* **Recorded data**:
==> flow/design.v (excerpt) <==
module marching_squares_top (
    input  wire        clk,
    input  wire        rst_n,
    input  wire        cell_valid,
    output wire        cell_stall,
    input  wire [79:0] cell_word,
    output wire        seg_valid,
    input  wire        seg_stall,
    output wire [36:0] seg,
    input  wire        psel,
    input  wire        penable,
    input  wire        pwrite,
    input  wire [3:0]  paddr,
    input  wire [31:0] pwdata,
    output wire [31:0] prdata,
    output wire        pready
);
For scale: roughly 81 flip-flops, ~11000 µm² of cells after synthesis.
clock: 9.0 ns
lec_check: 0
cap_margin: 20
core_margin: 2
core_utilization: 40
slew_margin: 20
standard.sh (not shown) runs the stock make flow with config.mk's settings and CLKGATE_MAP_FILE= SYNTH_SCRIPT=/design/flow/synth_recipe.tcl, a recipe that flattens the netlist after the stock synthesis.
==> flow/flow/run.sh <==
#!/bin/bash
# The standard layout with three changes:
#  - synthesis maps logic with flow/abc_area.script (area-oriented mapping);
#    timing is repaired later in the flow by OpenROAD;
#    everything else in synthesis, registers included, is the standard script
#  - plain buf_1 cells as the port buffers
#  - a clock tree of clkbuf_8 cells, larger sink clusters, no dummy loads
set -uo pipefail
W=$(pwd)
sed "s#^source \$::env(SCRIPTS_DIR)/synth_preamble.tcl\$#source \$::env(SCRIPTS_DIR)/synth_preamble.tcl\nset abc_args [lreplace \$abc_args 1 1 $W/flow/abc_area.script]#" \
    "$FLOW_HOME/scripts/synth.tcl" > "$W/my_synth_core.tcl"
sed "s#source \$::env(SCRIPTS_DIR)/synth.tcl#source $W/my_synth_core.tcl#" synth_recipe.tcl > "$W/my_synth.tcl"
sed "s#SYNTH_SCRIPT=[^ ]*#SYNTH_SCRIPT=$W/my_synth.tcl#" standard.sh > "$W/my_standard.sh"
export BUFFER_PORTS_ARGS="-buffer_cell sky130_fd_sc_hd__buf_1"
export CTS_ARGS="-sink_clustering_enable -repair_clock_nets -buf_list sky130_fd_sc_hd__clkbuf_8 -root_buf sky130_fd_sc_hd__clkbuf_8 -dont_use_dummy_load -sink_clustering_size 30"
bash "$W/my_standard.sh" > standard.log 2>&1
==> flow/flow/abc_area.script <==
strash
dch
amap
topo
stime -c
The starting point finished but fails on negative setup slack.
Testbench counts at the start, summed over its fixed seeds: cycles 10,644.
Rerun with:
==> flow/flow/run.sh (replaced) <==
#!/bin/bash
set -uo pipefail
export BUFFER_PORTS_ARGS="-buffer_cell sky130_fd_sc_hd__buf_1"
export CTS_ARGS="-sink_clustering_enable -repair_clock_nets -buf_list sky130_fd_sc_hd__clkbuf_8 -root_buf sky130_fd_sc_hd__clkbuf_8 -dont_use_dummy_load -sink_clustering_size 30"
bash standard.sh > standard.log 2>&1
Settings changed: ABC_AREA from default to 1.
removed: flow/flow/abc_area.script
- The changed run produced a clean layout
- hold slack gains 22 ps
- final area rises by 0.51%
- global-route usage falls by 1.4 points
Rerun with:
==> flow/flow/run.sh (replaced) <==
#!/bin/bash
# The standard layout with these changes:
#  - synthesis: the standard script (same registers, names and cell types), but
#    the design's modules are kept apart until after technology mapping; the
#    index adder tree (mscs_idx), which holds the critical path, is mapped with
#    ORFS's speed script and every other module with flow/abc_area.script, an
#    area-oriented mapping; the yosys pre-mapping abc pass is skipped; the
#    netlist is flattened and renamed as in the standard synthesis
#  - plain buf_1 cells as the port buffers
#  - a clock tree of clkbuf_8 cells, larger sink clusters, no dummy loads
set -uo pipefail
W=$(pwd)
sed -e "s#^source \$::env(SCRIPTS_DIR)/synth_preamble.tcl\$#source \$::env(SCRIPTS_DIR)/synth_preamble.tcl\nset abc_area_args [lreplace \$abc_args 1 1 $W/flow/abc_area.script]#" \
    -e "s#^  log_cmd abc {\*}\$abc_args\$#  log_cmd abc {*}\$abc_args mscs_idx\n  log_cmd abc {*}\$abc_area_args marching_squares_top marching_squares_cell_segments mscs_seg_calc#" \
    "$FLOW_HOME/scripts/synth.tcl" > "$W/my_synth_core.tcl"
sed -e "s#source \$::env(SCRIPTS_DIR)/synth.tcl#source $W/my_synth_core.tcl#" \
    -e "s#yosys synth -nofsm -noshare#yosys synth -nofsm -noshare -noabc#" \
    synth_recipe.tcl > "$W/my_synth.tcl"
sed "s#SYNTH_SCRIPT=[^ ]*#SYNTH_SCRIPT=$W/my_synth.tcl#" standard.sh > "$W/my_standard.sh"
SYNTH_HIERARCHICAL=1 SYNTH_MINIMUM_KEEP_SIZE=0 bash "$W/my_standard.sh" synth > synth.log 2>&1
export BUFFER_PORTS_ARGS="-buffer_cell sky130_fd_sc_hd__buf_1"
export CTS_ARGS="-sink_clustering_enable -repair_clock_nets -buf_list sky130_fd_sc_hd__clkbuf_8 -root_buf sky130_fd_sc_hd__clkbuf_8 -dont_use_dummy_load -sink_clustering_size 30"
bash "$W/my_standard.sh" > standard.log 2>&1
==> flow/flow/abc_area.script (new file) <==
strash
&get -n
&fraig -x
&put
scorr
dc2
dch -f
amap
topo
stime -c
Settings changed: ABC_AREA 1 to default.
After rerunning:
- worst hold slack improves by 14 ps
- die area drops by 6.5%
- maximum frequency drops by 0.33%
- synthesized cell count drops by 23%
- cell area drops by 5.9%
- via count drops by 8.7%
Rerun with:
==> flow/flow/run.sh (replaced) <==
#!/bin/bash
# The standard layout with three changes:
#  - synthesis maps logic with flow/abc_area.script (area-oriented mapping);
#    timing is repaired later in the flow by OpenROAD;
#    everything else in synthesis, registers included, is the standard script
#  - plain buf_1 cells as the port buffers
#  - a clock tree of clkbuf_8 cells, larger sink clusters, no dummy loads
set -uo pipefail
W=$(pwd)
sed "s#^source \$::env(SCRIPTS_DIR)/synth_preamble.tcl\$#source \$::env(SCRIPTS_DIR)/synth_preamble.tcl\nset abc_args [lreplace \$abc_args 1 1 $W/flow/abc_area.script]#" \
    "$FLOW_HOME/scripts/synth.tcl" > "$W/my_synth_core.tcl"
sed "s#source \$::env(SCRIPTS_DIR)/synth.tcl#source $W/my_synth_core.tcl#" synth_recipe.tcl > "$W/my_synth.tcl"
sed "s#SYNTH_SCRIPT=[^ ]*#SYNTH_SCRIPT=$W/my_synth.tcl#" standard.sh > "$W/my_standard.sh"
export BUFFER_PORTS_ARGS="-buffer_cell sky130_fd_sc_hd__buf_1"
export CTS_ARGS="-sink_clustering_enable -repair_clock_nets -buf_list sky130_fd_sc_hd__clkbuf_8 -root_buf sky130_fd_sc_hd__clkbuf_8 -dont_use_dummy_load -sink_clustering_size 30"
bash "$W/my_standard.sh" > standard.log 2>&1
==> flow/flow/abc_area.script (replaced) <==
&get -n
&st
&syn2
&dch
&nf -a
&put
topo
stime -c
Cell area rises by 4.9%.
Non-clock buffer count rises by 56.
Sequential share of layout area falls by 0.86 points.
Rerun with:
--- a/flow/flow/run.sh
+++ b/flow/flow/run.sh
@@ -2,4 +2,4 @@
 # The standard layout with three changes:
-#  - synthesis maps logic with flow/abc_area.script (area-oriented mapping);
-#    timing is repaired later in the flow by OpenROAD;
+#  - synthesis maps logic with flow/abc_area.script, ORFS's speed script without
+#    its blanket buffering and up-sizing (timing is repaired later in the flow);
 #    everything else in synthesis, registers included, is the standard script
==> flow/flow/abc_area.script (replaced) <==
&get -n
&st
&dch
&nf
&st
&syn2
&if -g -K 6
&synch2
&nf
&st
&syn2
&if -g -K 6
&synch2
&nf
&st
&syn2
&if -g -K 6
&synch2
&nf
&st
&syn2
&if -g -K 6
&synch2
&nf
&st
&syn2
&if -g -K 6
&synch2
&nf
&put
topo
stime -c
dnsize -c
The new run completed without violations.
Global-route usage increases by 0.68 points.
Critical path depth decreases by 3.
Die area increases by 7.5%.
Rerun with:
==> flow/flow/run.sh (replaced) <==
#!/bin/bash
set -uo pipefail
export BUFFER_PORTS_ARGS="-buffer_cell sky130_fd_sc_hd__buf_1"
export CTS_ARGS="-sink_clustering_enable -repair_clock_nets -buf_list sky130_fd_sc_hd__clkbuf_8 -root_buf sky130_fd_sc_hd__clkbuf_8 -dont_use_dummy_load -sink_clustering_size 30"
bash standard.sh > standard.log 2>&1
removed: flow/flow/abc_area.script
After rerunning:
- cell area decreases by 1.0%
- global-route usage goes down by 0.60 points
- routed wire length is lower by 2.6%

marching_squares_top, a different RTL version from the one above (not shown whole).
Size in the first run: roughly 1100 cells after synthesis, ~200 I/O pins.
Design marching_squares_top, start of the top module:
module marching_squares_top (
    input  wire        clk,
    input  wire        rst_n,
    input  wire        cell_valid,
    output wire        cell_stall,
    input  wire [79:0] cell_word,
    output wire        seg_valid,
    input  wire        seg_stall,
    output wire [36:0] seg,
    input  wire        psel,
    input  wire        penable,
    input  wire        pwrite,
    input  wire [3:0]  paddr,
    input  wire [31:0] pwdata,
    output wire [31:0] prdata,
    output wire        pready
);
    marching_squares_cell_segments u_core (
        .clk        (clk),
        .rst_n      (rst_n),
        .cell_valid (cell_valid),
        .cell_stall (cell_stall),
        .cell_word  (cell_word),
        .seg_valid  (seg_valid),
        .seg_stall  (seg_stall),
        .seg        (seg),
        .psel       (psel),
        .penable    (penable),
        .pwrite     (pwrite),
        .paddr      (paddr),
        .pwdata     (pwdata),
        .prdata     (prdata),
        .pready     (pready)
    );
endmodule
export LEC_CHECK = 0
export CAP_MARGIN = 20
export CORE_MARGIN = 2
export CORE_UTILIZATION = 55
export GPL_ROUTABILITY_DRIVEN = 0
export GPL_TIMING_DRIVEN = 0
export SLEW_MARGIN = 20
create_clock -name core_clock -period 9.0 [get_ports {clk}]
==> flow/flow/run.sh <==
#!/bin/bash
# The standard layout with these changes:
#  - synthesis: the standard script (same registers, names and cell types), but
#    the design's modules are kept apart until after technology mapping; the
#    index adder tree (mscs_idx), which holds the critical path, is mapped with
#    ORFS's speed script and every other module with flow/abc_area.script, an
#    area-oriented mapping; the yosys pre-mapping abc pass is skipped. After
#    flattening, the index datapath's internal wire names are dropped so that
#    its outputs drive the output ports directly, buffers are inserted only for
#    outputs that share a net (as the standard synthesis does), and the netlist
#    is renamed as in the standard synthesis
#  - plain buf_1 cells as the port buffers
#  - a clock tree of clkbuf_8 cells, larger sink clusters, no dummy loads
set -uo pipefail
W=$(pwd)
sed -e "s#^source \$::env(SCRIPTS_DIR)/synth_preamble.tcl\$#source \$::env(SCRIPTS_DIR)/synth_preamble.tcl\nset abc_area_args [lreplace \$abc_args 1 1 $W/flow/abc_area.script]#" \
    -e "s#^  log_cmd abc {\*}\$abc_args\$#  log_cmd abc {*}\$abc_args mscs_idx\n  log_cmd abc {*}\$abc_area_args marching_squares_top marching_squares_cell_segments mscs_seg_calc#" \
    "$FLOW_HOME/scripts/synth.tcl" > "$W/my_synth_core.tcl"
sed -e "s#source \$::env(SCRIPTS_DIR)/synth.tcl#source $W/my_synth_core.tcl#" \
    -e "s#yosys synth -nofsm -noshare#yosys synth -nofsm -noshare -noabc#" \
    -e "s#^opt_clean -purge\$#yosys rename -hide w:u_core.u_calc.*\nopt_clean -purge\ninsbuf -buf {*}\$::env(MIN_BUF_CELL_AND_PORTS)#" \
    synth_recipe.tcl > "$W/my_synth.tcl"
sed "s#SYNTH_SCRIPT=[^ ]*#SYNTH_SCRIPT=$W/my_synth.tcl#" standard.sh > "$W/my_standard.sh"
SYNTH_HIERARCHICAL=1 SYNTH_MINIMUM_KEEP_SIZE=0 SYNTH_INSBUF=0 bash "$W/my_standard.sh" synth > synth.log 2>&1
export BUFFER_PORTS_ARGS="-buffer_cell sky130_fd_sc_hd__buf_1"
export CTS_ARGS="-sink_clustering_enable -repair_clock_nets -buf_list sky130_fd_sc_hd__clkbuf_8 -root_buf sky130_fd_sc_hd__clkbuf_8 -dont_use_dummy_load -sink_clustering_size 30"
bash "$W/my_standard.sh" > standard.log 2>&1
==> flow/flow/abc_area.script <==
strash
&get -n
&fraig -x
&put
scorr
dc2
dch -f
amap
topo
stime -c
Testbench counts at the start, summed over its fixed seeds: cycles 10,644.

* **What the task requires**:
Search the listing for the word "slack", and copy every line in which it is found.

* **Reply**:
The starting point finished but fails on negative setup slack.
- hold slack gains 22 ps
- worst hold slack improves by 14 ps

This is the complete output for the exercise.